Copy each line of the listing where the word "ALUop" can be found.
MATERIALS PROVIDED START
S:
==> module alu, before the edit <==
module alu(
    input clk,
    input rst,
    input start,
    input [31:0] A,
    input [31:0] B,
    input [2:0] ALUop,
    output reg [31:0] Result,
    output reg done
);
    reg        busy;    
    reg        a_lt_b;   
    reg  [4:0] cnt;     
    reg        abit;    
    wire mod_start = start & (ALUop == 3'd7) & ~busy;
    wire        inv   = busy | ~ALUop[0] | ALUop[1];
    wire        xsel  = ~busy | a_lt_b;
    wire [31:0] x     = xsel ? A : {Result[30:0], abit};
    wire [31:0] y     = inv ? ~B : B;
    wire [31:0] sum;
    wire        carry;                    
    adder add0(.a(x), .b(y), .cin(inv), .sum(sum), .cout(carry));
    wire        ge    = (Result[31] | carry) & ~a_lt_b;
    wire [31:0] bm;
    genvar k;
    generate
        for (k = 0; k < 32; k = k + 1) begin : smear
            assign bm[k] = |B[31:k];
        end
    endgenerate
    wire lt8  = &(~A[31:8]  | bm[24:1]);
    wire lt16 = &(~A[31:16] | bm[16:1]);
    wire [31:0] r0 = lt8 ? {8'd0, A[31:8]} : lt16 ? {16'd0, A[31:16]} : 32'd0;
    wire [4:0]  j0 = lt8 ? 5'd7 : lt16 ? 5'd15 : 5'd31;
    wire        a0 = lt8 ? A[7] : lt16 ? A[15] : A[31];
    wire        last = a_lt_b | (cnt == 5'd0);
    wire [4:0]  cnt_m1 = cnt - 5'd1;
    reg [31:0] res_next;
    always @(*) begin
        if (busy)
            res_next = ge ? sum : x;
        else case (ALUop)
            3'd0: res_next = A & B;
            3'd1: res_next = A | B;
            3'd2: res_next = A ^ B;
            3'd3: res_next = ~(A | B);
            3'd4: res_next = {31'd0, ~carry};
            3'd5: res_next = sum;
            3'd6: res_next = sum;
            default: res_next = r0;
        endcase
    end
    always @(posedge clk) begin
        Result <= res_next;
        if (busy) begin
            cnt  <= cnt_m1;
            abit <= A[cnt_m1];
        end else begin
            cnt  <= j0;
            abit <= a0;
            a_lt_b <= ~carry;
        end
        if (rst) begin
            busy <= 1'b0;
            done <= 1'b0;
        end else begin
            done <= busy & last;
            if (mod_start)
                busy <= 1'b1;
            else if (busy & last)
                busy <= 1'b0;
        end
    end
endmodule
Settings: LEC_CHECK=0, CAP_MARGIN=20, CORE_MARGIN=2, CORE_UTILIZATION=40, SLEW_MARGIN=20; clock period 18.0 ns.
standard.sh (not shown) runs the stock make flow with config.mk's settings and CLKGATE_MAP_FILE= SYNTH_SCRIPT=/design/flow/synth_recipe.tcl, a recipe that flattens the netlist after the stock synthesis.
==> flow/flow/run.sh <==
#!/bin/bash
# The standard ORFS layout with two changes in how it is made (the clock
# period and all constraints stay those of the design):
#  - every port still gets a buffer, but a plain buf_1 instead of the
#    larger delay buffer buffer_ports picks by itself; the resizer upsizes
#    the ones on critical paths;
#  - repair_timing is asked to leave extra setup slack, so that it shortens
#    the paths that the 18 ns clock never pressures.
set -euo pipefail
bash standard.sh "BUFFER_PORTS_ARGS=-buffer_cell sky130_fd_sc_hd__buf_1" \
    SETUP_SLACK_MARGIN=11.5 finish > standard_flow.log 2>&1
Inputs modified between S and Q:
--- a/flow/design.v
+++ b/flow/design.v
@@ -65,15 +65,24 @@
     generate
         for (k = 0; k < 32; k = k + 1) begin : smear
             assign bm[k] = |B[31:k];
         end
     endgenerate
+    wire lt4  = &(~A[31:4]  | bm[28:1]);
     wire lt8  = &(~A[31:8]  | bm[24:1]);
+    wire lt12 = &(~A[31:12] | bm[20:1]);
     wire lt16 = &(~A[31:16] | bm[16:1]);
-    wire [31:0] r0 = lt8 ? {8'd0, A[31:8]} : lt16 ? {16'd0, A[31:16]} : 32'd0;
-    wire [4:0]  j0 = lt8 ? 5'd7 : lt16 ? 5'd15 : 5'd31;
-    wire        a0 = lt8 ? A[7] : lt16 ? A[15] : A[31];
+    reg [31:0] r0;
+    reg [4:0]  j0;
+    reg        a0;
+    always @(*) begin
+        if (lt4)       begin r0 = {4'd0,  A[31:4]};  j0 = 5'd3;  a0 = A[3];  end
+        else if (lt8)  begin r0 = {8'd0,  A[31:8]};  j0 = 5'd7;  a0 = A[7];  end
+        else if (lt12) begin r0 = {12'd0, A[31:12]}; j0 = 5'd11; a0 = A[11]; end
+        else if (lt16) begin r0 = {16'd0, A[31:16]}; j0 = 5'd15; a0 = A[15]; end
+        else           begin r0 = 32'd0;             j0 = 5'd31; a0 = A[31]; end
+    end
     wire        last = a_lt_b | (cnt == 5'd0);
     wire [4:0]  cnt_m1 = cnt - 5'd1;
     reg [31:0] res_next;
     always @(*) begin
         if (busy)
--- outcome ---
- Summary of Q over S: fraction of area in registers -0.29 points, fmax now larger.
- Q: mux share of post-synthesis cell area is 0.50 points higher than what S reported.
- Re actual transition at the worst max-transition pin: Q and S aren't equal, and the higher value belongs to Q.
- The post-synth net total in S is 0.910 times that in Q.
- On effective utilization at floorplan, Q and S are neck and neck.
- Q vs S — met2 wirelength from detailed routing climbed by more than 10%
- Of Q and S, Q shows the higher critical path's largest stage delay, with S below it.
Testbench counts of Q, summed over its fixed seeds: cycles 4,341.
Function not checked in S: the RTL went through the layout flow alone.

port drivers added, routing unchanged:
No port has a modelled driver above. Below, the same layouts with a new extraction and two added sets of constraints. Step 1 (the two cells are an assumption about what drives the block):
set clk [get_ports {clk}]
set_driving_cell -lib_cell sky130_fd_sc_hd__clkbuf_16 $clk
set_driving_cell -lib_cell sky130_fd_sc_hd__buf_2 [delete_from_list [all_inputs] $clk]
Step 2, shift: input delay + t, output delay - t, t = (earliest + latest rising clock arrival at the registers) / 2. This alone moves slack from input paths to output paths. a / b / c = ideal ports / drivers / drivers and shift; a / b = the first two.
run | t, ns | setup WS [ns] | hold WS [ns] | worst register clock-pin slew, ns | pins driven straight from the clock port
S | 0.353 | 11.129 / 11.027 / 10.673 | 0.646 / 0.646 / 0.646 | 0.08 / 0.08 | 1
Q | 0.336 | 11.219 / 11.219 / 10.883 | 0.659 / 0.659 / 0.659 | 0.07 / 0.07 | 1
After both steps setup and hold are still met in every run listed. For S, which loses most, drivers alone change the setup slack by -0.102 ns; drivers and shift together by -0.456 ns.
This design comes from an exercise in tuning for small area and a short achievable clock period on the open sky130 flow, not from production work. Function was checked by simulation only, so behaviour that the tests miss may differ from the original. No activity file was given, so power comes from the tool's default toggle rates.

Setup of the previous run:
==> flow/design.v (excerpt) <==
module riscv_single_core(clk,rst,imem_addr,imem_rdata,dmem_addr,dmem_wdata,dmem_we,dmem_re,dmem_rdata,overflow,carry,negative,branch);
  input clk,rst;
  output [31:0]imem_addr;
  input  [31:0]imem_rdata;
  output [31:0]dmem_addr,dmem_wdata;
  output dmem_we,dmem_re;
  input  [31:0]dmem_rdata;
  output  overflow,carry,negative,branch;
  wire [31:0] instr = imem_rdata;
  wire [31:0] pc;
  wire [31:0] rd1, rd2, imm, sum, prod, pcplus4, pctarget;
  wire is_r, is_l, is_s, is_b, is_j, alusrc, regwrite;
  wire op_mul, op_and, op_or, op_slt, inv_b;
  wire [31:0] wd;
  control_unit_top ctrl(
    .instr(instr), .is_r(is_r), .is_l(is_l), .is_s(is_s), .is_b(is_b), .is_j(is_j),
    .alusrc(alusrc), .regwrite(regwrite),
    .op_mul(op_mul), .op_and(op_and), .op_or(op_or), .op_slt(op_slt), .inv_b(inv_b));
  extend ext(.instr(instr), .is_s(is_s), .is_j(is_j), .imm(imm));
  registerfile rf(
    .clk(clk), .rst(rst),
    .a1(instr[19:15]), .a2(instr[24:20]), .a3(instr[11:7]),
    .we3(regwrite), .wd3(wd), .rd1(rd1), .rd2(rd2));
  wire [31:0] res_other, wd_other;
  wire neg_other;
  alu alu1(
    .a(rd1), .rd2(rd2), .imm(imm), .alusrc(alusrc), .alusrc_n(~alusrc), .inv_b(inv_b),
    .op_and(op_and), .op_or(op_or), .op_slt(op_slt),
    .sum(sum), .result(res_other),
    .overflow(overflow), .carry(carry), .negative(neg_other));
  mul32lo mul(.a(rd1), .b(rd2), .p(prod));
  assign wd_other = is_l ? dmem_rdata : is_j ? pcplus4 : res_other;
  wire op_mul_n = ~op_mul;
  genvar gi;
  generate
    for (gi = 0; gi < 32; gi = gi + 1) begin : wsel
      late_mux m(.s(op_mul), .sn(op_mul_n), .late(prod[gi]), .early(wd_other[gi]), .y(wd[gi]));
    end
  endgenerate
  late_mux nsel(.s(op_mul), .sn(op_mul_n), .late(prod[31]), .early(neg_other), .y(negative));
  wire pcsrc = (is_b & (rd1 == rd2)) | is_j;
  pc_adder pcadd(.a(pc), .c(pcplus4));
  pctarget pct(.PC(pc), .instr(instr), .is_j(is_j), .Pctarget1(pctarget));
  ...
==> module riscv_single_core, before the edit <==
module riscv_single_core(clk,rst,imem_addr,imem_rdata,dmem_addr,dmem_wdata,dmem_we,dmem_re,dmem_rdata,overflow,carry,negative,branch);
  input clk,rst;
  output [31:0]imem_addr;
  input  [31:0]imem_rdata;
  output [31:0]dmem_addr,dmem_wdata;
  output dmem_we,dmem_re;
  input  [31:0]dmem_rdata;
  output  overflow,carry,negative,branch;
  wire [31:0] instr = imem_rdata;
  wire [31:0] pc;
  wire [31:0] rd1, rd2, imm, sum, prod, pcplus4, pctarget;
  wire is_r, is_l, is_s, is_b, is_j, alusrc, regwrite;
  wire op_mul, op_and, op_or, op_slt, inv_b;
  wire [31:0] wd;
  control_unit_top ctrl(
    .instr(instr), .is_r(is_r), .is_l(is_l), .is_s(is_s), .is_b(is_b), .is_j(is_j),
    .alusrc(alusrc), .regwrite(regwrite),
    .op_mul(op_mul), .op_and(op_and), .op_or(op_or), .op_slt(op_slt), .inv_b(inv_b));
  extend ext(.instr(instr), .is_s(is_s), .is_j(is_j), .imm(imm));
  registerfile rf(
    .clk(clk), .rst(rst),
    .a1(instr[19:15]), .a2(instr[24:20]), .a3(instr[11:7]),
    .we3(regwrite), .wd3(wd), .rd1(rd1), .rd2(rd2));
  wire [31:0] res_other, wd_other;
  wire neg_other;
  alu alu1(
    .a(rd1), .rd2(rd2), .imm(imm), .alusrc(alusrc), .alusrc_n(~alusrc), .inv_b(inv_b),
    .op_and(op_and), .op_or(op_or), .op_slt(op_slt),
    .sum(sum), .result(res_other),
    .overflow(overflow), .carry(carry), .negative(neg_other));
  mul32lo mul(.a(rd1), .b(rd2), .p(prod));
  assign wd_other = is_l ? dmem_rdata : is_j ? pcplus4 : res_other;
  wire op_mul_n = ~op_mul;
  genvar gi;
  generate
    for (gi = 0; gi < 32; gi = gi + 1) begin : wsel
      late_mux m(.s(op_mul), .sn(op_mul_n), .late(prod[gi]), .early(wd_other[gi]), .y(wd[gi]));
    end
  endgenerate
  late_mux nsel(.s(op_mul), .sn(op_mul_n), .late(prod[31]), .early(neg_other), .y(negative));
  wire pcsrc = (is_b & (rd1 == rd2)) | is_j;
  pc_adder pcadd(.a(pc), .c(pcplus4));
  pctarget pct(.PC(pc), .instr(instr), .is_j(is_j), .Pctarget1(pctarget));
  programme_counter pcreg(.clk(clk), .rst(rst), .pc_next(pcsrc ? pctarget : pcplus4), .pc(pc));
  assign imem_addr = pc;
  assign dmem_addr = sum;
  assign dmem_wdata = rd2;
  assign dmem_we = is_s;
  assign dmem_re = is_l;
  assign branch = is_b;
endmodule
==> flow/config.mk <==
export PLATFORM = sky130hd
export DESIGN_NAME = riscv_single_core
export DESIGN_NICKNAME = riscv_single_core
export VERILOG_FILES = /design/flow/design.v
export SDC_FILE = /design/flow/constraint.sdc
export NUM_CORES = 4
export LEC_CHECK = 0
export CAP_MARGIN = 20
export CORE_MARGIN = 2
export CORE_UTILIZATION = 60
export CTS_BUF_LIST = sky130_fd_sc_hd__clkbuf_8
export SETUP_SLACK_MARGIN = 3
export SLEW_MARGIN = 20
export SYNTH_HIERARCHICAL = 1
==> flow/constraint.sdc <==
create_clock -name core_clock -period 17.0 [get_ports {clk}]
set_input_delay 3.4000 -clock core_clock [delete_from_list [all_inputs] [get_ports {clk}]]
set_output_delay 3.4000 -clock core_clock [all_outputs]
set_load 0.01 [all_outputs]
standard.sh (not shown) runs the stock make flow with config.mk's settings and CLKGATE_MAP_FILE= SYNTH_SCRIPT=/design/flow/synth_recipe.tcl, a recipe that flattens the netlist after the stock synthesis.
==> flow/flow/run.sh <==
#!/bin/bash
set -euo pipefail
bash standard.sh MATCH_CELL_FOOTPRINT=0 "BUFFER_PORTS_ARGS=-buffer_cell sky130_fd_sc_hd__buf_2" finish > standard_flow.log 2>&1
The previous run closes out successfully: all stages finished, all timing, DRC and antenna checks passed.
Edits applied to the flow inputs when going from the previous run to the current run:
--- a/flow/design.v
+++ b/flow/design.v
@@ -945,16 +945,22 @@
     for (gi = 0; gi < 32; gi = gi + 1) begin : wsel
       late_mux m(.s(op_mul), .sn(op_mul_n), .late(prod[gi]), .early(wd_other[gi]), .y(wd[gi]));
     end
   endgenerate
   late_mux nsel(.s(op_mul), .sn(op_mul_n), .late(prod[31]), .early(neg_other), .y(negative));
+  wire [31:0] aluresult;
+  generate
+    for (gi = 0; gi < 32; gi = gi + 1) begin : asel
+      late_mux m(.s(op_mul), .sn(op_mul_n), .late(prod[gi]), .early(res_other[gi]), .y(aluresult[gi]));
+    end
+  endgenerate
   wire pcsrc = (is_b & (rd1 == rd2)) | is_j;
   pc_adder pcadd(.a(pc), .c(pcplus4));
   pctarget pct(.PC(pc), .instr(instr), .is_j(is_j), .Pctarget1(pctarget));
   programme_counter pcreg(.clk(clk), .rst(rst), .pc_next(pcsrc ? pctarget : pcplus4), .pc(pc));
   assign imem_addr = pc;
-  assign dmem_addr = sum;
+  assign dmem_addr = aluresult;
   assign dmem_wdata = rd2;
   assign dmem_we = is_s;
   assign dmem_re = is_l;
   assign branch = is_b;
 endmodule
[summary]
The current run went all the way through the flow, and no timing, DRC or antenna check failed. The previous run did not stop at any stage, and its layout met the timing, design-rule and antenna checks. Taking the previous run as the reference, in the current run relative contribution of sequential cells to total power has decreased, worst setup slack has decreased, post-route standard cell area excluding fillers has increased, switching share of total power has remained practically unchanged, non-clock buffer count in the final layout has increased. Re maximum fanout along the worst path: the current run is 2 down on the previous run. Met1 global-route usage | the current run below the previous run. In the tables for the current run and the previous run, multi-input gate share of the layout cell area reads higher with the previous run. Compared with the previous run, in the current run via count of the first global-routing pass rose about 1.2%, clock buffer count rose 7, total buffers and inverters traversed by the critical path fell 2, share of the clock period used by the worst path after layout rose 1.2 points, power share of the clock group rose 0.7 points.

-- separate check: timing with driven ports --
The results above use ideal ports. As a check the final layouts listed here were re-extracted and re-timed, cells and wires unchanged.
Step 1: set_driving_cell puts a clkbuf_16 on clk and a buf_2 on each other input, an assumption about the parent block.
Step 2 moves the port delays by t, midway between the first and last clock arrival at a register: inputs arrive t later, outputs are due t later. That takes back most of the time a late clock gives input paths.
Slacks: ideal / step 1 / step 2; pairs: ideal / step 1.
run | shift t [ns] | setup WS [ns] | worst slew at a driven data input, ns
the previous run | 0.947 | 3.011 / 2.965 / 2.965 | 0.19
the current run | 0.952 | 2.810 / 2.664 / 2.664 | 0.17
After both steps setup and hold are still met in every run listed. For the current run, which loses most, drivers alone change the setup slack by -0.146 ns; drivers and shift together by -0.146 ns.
MATERIALS PROVIDED END
MATERIALS PROVIDED START
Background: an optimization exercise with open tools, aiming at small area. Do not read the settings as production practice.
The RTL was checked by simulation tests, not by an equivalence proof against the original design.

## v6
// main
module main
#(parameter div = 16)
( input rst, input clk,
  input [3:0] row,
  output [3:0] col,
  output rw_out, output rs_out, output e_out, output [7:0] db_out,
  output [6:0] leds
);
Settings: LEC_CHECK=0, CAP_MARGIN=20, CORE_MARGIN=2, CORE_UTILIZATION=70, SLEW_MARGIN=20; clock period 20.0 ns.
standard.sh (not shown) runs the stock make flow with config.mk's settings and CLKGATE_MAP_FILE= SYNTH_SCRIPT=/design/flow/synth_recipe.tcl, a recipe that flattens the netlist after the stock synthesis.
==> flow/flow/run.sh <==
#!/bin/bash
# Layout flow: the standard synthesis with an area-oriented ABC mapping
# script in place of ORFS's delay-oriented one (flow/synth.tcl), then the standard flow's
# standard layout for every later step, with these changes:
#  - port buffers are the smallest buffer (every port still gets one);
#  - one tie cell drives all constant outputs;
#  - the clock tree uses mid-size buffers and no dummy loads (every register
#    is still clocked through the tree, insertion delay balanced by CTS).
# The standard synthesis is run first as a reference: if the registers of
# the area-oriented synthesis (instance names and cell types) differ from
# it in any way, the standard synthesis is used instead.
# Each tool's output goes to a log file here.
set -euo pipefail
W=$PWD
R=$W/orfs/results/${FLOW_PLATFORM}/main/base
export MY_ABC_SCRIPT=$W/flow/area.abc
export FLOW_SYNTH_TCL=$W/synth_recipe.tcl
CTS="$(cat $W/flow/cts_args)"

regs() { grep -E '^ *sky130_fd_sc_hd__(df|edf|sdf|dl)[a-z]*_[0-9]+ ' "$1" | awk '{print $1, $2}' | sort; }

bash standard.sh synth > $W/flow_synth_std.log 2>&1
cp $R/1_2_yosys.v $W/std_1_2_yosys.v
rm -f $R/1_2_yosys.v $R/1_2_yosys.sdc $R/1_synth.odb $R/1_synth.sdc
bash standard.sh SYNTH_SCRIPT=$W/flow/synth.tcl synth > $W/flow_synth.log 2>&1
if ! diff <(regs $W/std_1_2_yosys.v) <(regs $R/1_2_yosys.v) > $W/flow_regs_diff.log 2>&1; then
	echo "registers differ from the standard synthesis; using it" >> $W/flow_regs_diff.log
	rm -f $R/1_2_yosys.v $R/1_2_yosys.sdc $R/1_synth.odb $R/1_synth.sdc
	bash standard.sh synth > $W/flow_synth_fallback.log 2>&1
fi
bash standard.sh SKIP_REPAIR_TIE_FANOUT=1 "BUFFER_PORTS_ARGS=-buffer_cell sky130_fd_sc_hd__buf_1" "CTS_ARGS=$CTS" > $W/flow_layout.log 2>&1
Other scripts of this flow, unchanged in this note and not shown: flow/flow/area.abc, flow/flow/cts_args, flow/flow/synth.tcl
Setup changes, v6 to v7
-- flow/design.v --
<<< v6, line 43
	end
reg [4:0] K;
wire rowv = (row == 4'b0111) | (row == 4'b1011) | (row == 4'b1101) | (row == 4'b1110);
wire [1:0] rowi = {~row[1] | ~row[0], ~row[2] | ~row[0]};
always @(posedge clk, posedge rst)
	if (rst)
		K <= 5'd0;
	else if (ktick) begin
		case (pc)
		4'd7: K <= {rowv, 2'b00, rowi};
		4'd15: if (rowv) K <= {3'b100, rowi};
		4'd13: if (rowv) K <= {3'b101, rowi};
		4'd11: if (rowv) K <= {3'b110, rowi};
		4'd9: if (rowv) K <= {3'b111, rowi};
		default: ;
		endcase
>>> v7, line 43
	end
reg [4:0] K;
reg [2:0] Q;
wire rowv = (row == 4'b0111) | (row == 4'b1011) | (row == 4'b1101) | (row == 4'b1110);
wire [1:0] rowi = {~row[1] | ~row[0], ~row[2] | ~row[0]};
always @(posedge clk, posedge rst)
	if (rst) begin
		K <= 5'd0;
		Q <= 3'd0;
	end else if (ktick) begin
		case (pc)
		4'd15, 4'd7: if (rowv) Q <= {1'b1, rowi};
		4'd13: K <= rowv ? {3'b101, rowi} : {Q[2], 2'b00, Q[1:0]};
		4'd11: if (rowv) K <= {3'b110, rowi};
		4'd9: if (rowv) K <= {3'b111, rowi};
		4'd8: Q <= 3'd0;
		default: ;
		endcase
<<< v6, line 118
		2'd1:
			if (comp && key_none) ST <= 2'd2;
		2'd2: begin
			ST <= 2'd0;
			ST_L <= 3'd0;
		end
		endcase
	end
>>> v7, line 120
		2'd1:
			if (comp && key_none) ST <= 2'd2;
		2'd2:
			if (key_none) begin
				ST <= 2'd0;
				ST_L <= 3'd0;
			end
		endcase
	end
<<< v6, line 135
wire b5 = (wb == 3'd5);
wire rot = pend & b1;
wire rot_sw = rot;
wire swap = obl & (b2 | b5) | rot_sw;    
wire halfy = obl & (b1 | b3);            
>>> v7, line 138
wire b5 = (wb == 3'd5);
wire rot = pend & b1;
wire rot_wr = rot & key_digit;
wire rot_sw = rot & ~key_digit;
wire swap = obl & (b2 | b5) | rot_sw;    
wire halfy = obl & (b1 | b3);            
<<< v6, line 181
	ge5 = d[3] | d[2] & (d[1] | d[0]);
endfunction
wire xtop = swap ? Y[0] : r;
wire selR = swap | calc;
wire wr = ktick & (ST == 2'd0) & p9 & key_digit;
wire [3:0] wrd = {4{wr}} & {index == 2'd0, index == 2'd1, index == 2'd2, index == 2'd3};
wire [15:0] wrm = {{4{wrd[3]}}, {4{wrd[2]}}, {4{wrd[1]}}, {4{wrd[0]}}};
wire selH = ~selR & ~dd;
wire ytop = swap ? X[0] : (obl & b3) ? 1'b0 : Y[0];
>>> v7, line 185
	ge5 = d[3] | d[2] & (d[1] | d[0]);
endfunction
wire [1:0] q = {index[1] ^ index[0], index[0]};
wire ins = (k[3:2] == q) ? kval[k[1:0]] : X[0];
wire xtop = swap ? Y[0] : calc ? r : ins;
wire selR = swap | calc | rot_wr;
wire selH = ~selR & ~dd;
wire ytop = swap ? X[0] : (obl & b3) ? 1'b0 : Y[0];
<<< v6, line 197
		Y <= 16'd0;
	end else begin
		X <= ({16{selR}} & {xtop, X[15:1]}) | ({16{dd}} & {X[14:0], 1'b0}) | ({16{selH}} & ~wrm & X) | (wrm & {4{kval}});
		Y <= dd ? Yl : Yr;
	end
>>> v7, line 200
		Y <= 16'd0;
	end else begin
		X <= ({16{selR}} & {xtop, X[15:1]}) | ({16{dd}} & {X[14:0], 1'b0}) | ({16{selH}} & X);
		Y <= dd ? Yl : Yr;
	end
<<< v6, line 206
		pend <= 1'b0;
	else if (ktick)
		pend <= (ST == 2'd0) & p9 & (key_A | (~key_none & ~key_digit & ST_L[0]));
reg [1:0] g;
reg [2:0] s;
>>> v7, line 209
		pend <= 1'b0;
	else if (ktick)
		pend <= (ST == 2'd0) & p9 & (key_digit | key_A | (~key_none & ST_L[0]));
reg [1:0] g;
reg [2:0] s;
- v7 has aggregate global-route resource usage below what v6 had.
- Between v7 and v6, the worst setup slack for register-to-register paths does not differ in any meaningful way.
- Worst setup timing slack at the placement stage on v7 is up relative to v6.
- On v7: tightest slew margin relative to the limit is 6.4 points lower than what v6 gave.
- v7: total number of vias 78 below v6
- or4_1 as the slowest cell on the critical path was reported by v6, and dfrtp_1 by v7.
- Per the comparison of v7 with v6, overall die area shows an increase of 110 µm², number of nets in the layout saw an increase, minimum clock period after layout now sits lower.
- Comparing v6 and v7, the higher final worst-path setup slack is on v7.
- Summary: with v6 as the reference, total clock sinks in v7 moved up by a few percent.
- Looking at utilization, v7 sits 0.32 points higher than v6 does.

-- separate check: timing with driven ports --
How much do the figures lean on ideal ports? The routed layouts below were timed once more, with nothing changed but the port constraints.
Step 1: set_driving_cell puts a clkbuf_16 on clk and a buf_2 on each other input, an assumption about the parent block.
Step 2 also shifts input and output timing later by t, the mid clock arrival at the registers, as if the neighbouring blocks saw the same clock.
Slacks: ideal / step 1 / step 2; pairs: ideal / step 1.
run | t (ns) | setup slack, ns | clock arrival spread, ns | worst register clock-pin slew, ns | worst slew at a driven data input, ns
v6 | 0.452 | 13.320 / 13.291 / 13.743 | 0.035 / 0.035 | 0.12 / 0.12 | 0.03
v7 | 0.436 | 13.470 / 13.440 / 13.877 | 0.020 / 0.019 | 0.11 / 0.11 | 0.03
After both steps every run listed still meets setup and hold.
MATERIALS PROVIDED END
» SOLVED EXERCISE
    input [2:0] ALUop,
    wire mod_start = start & (ALUop == 3'd7) & ~busy;
    wire        inv   = busy | ~ALUop[0] | ALUop[1];
        else case (ALUop)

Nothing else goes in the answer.